Security video images showed Garcia-Torres’ distinctive 1998 Volkswagen Jetta leaving the Maple Leaf RV Park where he lived 8 miles south of Sierra’s bus stop at 7 a.m. the morning she disappeared.

Further slides showed images of the rope and gloves where Sierra’s DNA had been found in the trunk of the Jetta, as well as Sierra’s backpack containing all of her clothing, bra, underwear, and other essentials like her inhaler and her lunch money.

“What does that leave Sierra?” Boyd asked. “That leaves her naked.”

Sierra’s jeans and sweatshirt, Boyd argued, were found with dirt stains consistent with stains that would be left if Sierra had been on her back, dragged by her feet.

Reflective beads found in some roads were also found on her clothing. Her jeans also had a strong scent of human urine, Boyd said.

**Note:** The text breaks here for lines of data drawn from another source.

$ cat config.mk
export PLATFORM = sky130hd
export DESIGN_NAME = svna_norm
export DESIGN_NICKNAME = d
export VERILOG_FILES = /design/src/hdl/svna_pkg.sv /design/src/hdl/svna_norm.sv
export SDC_FILE = /design/constraint.sdc
export NUM_CORES = 2
export LEC_CHECK = 0
export ABC_CLOCK_PERIOD_IN_PS = 12700
export CAP_MARGIN = 20
export CELL_PAD_IN_SITES_DETAIL_PLACEMENT = 0
export CELL_PAD_IN_SITES_GLOBAL_PLACEMENT = 1
export CORE_MARGIN = 4
export CORE_UTILIZATION = 52
export DETAILED_ROUTE_END_ITERATION = 10
export DONT_BUFFER_PORTS = 1
export PLACE_DENSITY_LB_ADDON = 0.1
export SLEW_MARGIN = 30
export SYNTH_ARGS = -nofsm -noshare
export SYNTH_HDL_FRONTEND = slang
export SYNTH_SLANG_ARGS = --single-unit
$ cat constraint.sdc
create_clock -name clock -period 12.7 [get_ports clock]
set_input_delay 1.27 -clock clock [delete_from_list [all_inputs] [get_ports clock]]
set_output_delay 1.27 -clock clock [all_outputs]
set_load 0.02 [all_outputs]
$ cat src/hdl/svna_pkg.sv
// shared types and codes for the smooth vertex normal accumulator
package svna_pkg;

   localparam logic [1:0] KIND_WRITE = 2'd0;
   localparam logic [1:0] KIND_TRI   = 2'd1;
   localparam logic [1:0] KIND_READ  = 2'd2;
   localparam logic [1:0] KIND_SPARE = 2'd3;

   typedef struct packed {
      logic [1:0]         kind;
      logic [9:0]         vertex_index;
      logic signed [15:0] pos_x;
      logic signed [15:0] pos_y;
      logic signed [15:0] pos_z;
      logic [9:0]         corner_a;
      logic [9:0]         corner_b;
      logic [9:0]         corner_c;
   } svna_req_type;

   typedef struct packed {
      logic [9:0]         out_index;
      logic signed [15:0] norm_x;
      logic signed [15:0] norm_y;
      logic signed [15:0] norm_z;
      logic               degenerate;
   } svna_rsp_type;

   typedef enum logic [1:0] {
      OP_WRITE,
      OP_TRI,
      OP_READ,
      OP_READ_BAD
   } svna_op_type;

   typedef struct packed {
      svna_op_type        op;
      logic [9:0]         index;
      logic signed [15:0] pos_x;
      logic signed [15:0] pos_y;
      logic signed [15:0] pos_z;
      logic [9:0]         corner_a;
      logic [9:0]         corner_b;
      logic [9:0]         corner_c;
   } svna_cmd_type;

   typedef struct packed {
      logic               valid;
      logic               degenerate;
      logic signed [15:0] nx;
      logic signed [15:0] ny;
      logic signed [15:0] nz;
   } svna_nres_type;

endpackage

$ cat src/hdl/svna_norm.sv
// iterative vector normalizer: shift search, sum of squares, root, divide
module svna_norm (
   input  logic                   clock,
   input  logic                   reset,
   input  logic                   start,
   input  logic signed [63:0]     vec_x,
   input  logic signed [63:0]     vec_y,
   input  logic signed [63:0]     vec_z,
   output svna_pkg::svna_nres_type res
);
   import svna_pkg::*;

   typedef enum logic [2:0] {
      N_IDLE,
      N_SHIFT,
      N_SQ,
      N_SQRT,
      N_PREP,
      N_DIV,
      N_OUT
   } nstate_type;

   localparam logic [62:0] T38 = 63'(1) << 38;
   localparam logic [62:0] T30 = 63'(1) << 30;
   localparam logic [62:0] T29 = 63'(1) << 29;
   localparam logic [62:0] T22 = 63'(1) << 22;

   nstate_type    state_ff;
   logic [62:0]   m_ff [3];
   logic          neg_ff [3];
   logic [1:0]    step_ff;
   logic [59:0]   sq_ff;
   logic [61:0]   x_ff, root_ff, bit_ff;
   logic [44:0]   rem_ff [3];
   logic [14:0]   q_ff [3];
   logic [3:0]    k_ff;
   svna_nres_type res_ff;
   logic [62:0]   mx;
   logic [61:0]   trial;
   logic [45:0]   dshift;
   logic signed [63:0] vin [3];

   assign res   = res_ff;
   assign vin[0] = vec_x;
   assign vin[1] = vec_y;
   assign vin[2] = vec_z;
   assign trial  = root_ff + bit_ff;
   assign dshift = 46'(root_ff[30:0]) << k_ff;

   always_comb begin
      mx = m_ff[0];
      if (m_ff[1] > mx) begin
         mx = m_ff[1];
      end
      if (m_ff[2] > mx) begin
         mx = m_ff[2];
      end
   end

   always_ff @(posedge clock) begin
      if (reset) begin
         state_ff     <= N_IDLE;
         res_ff.valid <= 1'b0;
      end else begin
         res_ff.valid <= 1'b0;
         case (state_ff)
            N_IDLE: begin
               if (start) begin
                  for (int i = 0; i < 3; i++) begin
                     neg_ff[i] <= vin[i] < 0;
                     m_ff[i]   <= vin[i] < 0 ? 63'(-vin[i]) : 63'(vin[i]);
                  end
                  state_ff <= N_SHIFT;
               end
            end
            N_SHIFT: begin
               // bring the largest magnitude into [2^29, 2^30)
               if (mx == 63'd0) begin
                  res_ff.valid      <= 1'b1;
                  res_ff.degenerate <= 1'b1;
                  res_ff.nx         <= '0;
                  res_ff.ny         <= '0;
                  res_ff.nz         <= '0;
                  state_ff          <= N_IDLE;
               end else if (mx >= T38) begin
                  for (int i = 0; i < 3; i++) m_ff[i] <= m_ff[i] >> 8;
               end else if (mx >= T30) begin
                  for (int i = 0; i < 3; i++) m_ff[i] <= m_ff[i] >> 1;
               end else if (mx < T22) begin
                  for (int i = 0; i < 3; i++) m_ff[i] <= m_ff[i] << 8;
               end else if (mx < T29) begin
                  for (int i = 0; i < 3; i++) m_ff[i] <= m_ff[i] << 1;
               end else begin
                  step_ff  <= 2'd0;
                  x_ff     <= '0;
                  state_ff <= N_SQ;
               end
            end
            N_SQ: begin
               if (step_ff != 2'd3) begin
                  sq_ff <= m_ff[step_ff][29:0] * m_ff[step_ff][29:0];
               end
               if (step_ff != 2'd0) begin
                  x_ff <= x_ff + 62'(sq_ff);
               end
               if (step_ff == 2'd3) begin
                  root_ff  <= '0;
                  bit_ff   <= 62'(1) << 60;
                  state_ff <= N_SQRT;
               end
               step_ff <= step_ff + 2'd1;
            end
            N_SQRT: begin
               // one result bit per beat of the digit recurrence
               if (x_ff >= trial) begin
                  x_ff    <= x_ff - trial;
                  root_ff <= (root_ff >> 1) + bit_ff;
               end else begin
                  root_ff <= root_ff >> 1;
               end
               bit_ff <= bit_ff >> 2;
               if (bit_ff[0]) begin
                  state_ff <= N_PREP;
               end
            end
            N_PREP: begin
               for (int i = 0; i < 3; i++) begin
                  rem_ff[i] <= {1'b0, m_ff[i][29:0], 14'd0} + 45'(root_ff[30:1]);
                  q_ff[i]   <= '0;
               end
               k_ff     <= 4'd14;
               state_ff <= N_DIV;
            end
            N_DIV: begin
               for (int i = 0; i < 3; i++) begin
                  if (46'(rem_ff[i]) >= dshift) begin
                     rem_ff[i]     <= rem_ff[i] - dshift[44:0];
                     q_ff[i][k_ff] <= 1'b1;
                  end
               end
               k_ff <= k_ff - 4'd1;
               if (k_ff == 4'd0) begin
                  state_ff <= N_OUT;
               end
            end
            N_OUT: begin
               res_ff.valid      <= 1'b1;
               res_ff.degenerate <= 1'b0;
               res_ff.nx <= neg_ff[0] ? -16'(q_ff[0]) : 16'(q_ff[0]);
               res_ff.ny <= neg_ff[1] ? -16'(q_ff[1]) : 16'(q_ff[1]);
               res_ff.nz <= neg_ff[2] ? -16'(q_ff[2]) : 16'(q_ff[2]);
               state_ff  <= N_IDLE;
            end
            default: begin
               state_ff <= N_IDLE;
            end
         endcase
      end
   end

endmodule

==> results by group <==
Setup path
  • Worst R2R Path Depth: 28
  • Worst Path Max Fanout: 17
  • Worst stage delay on the critical path: 0.82 ns
  • CP Class: flip-flop to flip-flop
  • Critical-path top delay cell: clkinv_1
  • Startpoint types: flip-flop
  • Terminus of the critical flop-to-flop path: sq_ff[57]
  • Cell mode on critical path: fa_1
  • Req. time, crit path: 13.23 ns
  • Data arrival, critical path: 10.77 ns
  • Crit end category: flip-flop
  • R2R Setup Slk: 2.46 ns

Route
  • Vias per cell: 6.41
  • DRT Wirelength: 318000 µm
  • DRT antenna net count: 0
  • Routed len/inst: 26.9 µm
  • DRT iter0 DRCs: 7816
  • Drt first pass iters: 6
  • Via count: 75800
  • Remaining DRCs: 0

Placement
  • Detailed Place HPWL: 247000 µm
  • Cell Area, Placed: 87900 µm²
  • Placed cells: 11700
  • GP Congestion: 0.988
  • IO Port Bufs: 0

Floorplan
  • Row count: 148
  • IO Pins: 245
  • Die area: 172000 µm²
  • Starting density of the core: 0.525
  • Die Ht: 414 µm
  • Die width: 414 µm
  • CORE AREA: 163000 µm²

Synth
  • Yosys top cell by area: edfxtp_1
  • Mapped Avg Cell Area: 8.73 µm²
  • Netlist Area Pre-Place: 85800 µm²
  • Dominant synthesized flop cell: edfxtp_1
  • Cell count after synthesis: 9830
  • Yosys reg bits: 647
  • Library cells used by synthesis: 99
  • Post-synth top cells: inv_1 (995), nor2_1 (981), nand2_1 (801)
  • Syn nets: 11500
  • Synth top area share: 0.224
  • Most frequent cell after synthesis: inv_1
  • Yosys Warn Count: 0
  • Ys async rst share: 0
  • Register area share after synthesis: 0.226
  • Number of synthesized flops with an enable pin: 641
  • Largest cells by area after synthesis: edfxtp_1 (22%), fa_1 (16%), ha_1 (11%)

Cells and area
  • Share of cells above drive strength 1: 0.0473
  • Fin area: 90800 µm²
  • Area Growth Syn to Fin: 5.82%
  • Layout filler cell count: 15300
  • Non-filler cells, final: 11800
  • Nets: 11200

Clock tree
  • Insertion delay to the later sink of the worst-skew pair: 0.73 ns
  • CTS sink count: 647
  • Clk slew on worst S/H paths: 0.06 ns
  • H-tree depth: 3
  • CTS tree: built
  • Root buffer cell: clkbuf_16
  • Post-CTS Setup Bufs: 0
  • Post-CTS Hold Fix Bufs: 0
  • CTS buffer count: 85
  • CTS resizes: 0
  • Clock buffer depth: 3

Timing
  • Slew headroom: 0.208
  • Hold Violations, Final: 0
  • Fin crit share: 0.806
  • Max Slew Vio Count: 0
  • Final min period: 10.24 ns
  • Setup-failing EPs final: 0
  • Maximum clock frequency: 0.0977 GHz
  • Slew @ Worst Pin: 1.18 ns
  • Final setup TNS: 0 ns
  • RSZ-0062 raised after global routing: no
  • Clock Skew: 0.0620 ns

Min path
  • Hold Path End: bit_ff[42]
  • Hold path depth: 1
  • Hold WC Path Type: flip-flop to flip-flop
  • Hold Startpoint: bit_ff[44]

Status
  • Outcome: completed

Global routing
  • Global-route usage over all layers: 0.361
  • Pin count of the biggest net entering global routing: 168
  • Overflow after GRT: 0
  • Initial antenna violation count: 10
  • First-pass GRT wire length: 476000 µm
  • Vias in the first global route: 74400

Job
  • MaxCap Viol Count: 0
[worst max-delay path, delay by kind of cell, from the launching register on]
| kind | cells | cell delay, ns |
|---|---|---|
| adder cells (fa/ha/maj) | 9 | 4.42 |
| flip-flops | 1 | 0.66 |
| buffers and inverters | 7 | 1.80 |
| AND/OR/NAND/NOR | 4 | 1.14 |
| AO/OA/AOI/OAI | 7 | 1.90 |
| multiplexers | 1 | 0.19 |
[cell families (layout without fill, tap and decap cells)]
family                   count (synthesis)  count (layout)  synth area share
XOR/XNOR                               694             694            0.0708
AO/OA/AOI/OAI                         2512            2512             0.190
adder cells (fa/ha/maj)               1455            1455             0.274
flip-flops                             647             647             0.226
buffers and inverters                 1509            1314            0.0679
AND/OR/NAND/NOR                       2890            2890             0.155
other                                    0               1                 0
multiplexers                           123             123            0.0168
[metal layers]
metal / wire length (µm) / vias up / GRT usage
met1: 129000 / 37100 / 0.478
met3: 28000 / 734 / 0.0709
met2: 142000 / 3588 / 0.570
li1: - / 34300 / -
met5: 41 / - / 0
met4: 18300 / 6 / 0.171
[metrics by stage]
step	util	hold WS [ns]	worst slack (ns)
final	0.556	0.617	2.46
after global routing	0.556	0.582	1.97
after CTS	0.556	0.557	2.58
after detailed placement	0.538	0.604	2.58
after global placement	0.538	0.601	2.59
after floorplan	-	0.563	1.85
[layout make-up]
class	instances	area, µm²	share of cell area
antenna	1	2.50	0.0000276
clock buffer	101	2190	0.0241
clock inverter	51	624	0.00688
inverter	1009	3790	0.0417
multi-input combinational	7674	60800	0.670
sequential	647	19400	0.213
tap	2175	2720	0.0300
timing repair buffer	153	1260	0.0138
[flip-flops by register name (all words and copies together) (netlist names), named ones only]
register,flops
bit_ff,31
res,50
m_ff,189
root_ff,62
step_ff,2
sq_ff,59
rem_ff,135
neg_ff,3
x_ff,62
state_ff,3
q_ff,45
k_ff,4
[cells in the final DEF, fill, tap and decap left out, types with 38 or more instances in the layout]
| cell type | n |
|---|---|
| inv_1 | 989 |
| buf_4 | 145 |
| nand3_1 | 161 |
| nor4_1 | 79 |
| mux2i_1 | 87 |
| nand4_1 | 116 |
| or2_2 | 46 |
| edfxtp_1 | 641 |
| nor3_1 | 270 |
| o21bai_1 | 82 |
| o21ai_0 | 487 |
| fa_1 | 702 |
| a211oi_1 | 219 |
| nor2b_1 | 71 |
| xnor2_1 | 435 |
| xor2_1 | 259 |
| o22ai_1 | 61 |
| o21a_1 | 66 |
| or3_1 | 61 |
| o41ai_1 | 38 |
| o31ai_1 | 102 |
| and3_1 | 84 |
| a31oi_1 | 105 |
| a21oi_1 | 662 |
| o32ai_1 | 143 |
| clkbuf_16 | 85 |
| ha_1 | 753 |
| nand2b_1 | 64 |
| nand2_1 | 797 |
| a21o_1 | 235 |
| nor2_1 | 976 |
[how the worst max path moves through the flow]
stage | slack (ns) | cells after the start | end
floorplan | 1.85 | 24 | x_ff[0]
global placement | 2.59 | 27 | sq_ff[57]
detailed placement | 2.58 | 28 | sq_ff[59]
CTS | 2.58 | 28 | sq_ff[59]
global route | 1.97 | 28 | sq_ff[57]
finish | 2.46 | 28 | sq_ff[57]
Power is left out: the tool's default activity adds up to more than one toggle a clock period on the data nets, which glitch-free logic cannot reach.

On March 13, 2012, three days before Sierra’s disappearance, Garcia-Torres’ Safeway club card records reveal that he bought a 20-gallon jug of bleach and a turkey baster, neither of which was found in his trailer, Boyd said:

“Bleach breaks down DNA.”

Sierra’s body has never been found, and a few of the hundreds of volunteers who helped search for her showed up for the first day of the trial, some wearing the red Converse sneakers she loved.

Sierra, Boyd said, had “no reason to abandon everything she knew, loved and cared about.” One of Garcia-Torres’ defense attorneys, Al Lopez, will have the opportunity to give an opening statement later in the week.

Steve LaMar told reporters outside the courthouse:

“We’re all glad this day has finally come. … We’ve waited a long time for it.”